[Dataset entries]
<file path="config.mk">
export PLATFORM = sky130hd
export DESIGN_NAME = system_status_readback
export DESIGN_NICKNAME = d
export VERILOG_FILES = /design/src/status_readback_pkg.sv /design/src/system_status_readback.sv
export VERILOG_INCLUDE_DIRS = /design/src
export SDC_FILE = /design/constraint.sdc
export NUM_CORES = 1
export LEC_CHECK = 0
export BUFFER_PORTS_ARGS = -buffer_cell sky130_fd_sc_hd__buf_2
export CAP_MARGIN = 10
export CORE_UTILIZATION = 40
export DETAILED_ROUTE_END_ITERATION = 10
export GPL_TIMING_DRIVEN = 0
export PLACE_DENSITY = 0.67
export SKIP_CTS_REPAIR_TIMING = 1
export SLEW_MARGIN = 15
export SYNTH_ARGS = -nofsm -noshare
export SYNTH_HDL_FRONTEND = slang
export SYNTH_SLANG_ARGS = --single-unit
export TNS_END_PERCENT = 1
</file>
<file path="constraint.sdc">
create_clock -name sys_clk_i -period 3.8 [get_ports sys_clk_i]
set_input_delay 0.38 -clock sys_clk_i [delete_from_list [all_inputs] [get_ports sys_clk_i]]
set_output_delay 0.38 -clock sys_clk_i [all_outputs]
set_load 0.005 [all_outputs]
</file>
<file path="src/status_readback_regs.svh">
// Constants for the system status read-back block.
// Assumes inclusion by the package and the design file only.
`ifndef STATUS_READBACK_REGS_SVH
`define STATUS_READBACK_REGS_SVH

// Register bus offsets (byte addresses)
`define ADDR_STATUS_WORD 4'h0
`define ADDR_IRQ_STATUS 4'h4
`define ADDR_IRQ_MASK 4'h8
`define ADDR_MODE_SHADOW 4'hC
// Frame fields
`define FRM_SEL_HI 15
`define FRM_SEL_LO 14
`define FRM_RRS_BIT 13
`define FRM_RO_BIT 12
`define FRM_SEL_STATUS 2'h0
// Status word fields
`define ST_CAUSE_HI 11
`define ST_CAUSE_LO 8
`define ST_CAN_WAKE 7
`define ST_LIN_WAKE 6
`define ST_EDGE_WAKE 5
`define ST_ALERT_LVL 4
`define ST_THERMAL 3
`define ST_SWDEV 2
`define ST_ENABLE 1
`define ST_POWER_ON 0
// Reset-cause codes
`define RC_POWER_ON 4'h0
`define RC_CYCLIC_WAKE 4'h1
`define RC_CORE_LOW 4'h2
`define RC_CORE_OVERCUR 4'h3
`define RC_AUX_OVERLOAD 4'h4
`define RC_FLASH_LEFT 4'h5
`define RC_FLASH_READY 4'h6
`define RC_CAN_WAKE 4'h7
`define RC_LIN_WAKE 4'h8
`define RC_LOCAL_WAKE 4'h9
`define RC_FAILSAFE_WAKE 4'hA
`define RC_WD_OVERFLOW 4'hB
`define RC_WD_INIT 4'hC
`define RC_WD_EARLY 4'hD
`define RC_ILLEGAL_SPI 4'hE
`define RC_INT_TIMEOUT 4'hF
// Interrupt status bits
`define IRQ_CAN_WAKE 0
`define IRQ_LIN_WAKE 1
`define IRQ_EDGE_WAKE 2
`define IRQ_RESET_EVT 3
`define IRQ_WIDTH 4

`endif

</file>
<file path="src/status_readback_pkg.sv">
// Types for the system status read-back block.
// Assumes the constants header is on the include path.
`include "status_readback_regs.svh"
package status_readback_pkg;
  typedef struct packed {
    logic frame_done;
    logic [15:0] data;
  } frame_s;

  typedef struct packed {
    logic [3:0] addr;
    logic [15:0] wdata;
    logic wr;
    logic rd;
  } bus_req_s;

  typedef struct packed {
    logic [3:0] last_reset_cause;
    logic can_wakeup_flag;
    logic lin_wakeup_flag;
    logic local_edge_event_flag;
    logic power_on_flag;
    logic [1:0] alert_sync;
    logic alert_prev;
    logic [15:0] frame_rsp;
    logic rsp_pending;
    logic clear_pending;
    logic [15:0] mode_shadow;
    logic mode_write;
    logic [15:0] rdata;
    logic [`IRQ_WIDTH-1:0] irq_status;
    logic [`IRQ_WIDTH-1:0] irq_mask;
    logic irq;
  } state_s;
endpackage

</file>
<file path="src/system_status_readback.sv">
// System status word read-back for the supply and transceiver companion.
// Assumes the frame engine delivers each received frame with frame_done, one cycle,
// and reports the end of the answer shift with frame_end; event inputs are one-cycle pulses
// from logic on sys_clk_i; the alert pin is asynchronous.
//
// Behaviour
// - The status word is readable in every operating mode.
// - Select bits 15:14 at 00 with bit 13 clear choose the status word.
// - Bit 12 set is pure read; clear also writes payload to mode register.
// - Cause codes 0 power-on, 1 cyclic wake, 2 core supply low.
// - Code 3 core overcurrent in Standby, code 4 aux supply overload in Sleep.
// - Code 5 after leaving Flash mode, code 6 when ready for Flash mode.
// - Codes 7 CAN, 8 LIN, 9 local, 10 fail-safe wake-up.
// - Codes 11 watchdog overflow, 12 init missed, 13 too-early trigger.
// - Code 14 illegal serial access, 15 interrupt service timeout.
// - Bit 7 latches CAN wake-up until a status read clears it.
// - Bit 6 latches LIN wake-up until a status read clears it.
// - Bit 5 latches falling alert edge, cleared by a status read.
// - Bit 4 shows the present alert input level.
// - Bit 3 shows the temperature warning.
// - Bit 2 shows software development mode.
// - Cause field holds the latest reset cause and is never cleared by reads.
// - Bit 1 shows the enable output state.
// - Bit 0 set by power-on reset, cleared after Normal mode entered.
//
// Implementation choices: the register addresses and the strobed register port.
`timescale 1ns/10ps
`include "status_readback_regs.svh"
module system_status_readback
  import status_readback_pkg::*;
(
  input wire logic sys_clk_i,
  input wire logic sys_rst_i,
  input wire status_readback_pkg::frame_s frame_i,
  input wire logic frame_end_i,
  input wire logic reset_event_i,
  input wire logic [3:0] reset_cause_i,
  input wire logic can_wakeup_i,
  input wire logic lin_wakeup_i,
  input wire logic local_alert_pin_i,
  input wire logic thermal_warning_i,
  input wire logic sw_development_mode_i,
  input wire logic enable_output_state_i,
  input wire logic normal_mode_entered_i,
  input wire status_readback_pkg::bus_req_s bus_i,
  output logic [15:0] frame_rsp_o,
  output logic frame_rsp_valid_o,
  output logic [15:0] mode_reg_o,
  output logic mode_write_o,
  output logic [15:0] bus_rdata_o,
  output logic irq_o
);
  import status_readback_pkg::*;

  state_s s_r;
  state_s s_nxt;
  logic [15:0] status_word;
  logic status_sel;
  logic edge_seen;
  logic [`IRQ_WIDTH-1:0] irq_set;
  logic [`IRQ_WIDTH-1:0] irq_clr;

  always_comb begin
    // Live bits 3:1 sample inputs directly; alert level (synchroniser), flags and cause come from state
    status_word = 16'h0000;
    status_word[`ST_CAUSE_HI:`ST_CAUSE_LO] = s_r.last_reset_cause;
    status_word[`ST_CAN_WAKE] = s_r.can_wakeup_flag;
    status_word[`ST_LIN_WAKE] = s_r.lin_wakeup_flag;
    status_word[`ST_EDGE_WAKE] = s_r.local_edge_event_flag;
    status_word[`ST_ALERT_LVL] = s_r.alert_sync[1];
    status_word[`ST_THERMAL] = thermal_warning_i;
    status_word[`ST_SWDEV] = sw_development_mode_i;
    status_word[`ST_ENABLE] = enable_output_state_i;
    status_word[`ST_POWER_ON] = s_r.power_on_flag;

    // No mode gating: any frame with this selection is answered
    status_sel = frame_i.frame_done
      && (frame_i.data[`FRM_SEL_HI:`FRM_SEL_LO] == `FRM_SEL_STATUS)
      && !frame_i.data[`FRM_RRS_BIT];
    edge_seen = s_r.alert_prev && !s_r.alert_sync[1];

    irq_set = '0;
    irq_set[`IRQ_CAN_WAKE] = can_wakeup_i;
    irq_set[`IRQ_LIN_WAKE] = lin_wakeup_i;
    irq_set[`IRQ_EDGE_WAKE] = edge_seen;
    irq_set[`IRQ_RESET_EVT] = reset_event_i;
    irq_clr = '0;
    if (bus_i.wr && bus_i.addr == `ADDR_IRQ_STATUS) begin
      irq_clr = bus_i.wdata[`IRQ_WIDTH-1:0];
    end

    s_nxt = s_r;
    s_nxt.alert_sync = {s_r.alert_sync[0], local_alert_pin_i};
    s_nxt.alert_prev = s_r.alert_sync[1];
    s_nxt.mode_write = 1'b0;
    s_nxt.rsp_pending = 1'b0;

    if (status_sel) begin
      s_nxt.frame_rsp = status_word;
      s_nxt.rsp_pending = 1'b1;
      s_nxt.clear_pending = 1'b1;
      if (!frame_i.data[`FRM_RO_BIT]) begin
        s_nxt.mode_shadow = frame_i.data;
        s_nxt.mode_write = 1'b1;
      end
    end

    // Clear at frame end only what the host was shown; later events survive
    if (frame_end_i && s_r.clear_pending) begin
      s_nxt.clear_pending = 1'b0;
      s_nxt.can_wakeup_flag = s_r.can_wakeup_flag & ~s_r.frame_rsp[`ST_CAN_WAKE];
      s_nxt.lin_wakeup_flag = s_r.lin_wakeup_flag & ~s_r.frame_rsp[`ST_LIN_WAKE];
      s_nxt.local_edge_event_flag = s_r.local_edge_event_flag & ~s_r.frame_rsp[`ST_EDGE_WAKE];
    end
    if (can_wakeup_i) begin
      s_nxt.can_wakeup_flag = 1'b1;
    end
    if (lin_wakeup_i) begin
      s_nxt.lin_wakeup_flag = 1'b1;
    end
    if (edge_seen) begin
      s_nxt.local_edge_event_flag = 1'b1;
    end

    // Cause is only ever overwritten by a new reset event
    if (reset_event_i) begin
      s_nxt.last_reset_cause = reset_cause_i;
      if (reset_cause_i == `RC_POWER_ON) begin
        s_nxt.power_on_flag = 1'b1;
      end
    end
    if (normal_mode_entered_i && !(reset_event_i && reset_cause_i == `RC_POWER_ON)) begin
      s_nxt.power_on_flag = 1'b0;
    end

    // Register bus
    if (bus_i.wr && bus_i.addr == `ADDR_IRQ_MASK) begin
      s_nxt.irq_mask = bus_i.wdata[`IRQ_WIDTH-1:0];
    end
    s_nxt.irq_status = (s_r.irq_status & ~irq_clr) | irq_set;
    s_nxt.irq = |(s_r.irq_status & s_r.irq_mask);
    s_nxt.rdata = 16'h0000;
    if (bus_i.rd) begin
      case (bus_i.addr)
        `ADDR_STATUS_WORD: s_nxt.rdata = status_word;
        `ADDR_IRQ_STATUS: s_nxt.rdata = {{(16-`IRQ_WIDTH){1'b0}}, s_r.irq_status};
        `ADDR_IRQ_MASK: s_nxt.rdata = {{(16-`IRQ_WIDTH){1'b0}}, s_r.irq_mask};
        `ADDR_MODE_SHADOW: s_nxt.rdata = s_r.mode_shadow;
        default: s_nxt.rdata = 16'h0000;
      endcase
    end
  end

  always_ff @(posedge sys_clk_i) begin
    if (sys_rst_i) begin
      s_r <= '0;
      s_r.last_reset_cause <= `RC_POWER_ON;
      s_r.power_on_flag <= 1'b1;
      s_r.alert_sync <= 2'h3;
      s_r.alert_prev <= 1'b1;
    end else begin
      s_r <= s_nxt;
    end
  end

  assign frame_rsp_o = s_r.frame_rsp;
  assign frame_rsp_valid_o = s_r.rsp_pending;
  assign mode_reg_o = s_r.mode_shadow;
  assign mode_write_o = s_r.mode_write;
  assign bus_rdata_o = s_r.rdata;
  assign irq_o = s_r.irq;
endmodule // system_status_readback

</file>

==

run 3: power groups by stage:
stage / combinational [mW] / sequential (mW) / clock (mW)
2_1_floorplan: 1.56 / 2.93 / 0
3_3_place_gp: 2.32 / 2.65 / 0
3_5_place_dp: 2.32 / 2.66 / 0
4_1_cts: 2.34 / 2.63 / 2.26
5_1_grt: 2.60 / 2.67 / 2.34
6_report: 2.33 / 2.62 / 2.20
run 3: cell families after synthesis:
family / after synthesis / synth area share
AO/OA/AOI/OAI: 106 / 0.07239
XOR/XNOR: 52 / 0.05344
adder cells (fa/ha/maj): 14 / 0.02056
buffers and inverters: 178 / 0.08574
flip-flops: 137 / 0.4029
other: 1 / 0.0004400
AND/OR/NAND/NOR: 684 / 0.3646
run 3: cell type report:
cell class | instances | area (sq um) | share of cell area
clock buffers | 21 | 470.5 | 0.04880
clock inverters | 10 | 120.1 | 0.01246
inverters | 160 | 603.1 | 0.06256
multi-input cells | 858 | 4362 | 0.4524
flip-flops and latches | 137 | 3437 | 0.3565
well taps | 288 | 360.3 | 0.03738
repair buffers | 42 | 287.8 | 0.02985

#### What you need to do
Above are some records; copy exactly the lines from the one with "run 3: cell families" through the one with "repair buffers | 42 | 287.8 | 0.02985", both included, and no others.

#### Finished exercise
run 3: cell families after synthesis:
family / after synthesis / synth area share
AO/OA/AOI/OAI: 106 / 0.07239
XOR/XNOR: 52 / 0.05344
adder cells (fa/ha/maj): 14 / 0.02056
buffers and inverters: 178 / 0.08574
flip-flops: 137 / 0.4029
other: 1 / 0.0004400
AND/OR/NAND/NOR: 684 / 0.3646
run 3: cell type report:
cell class | instances | area (sq um) | share of cell area
clock buffers | 21 | 470.5 | 0.04880
clock inverters | 10 | 120.1 | 0.01246
inverters | 160 | 603.1 | 0.06256
multi-input cells | 858 | 4362 | 0.4524
flip-flops and latches | 137 | 3437 | 0.3565
well taps | 288 | 360.3 | 0.03738
repair buffers | 42 | 287.8 | 0.02985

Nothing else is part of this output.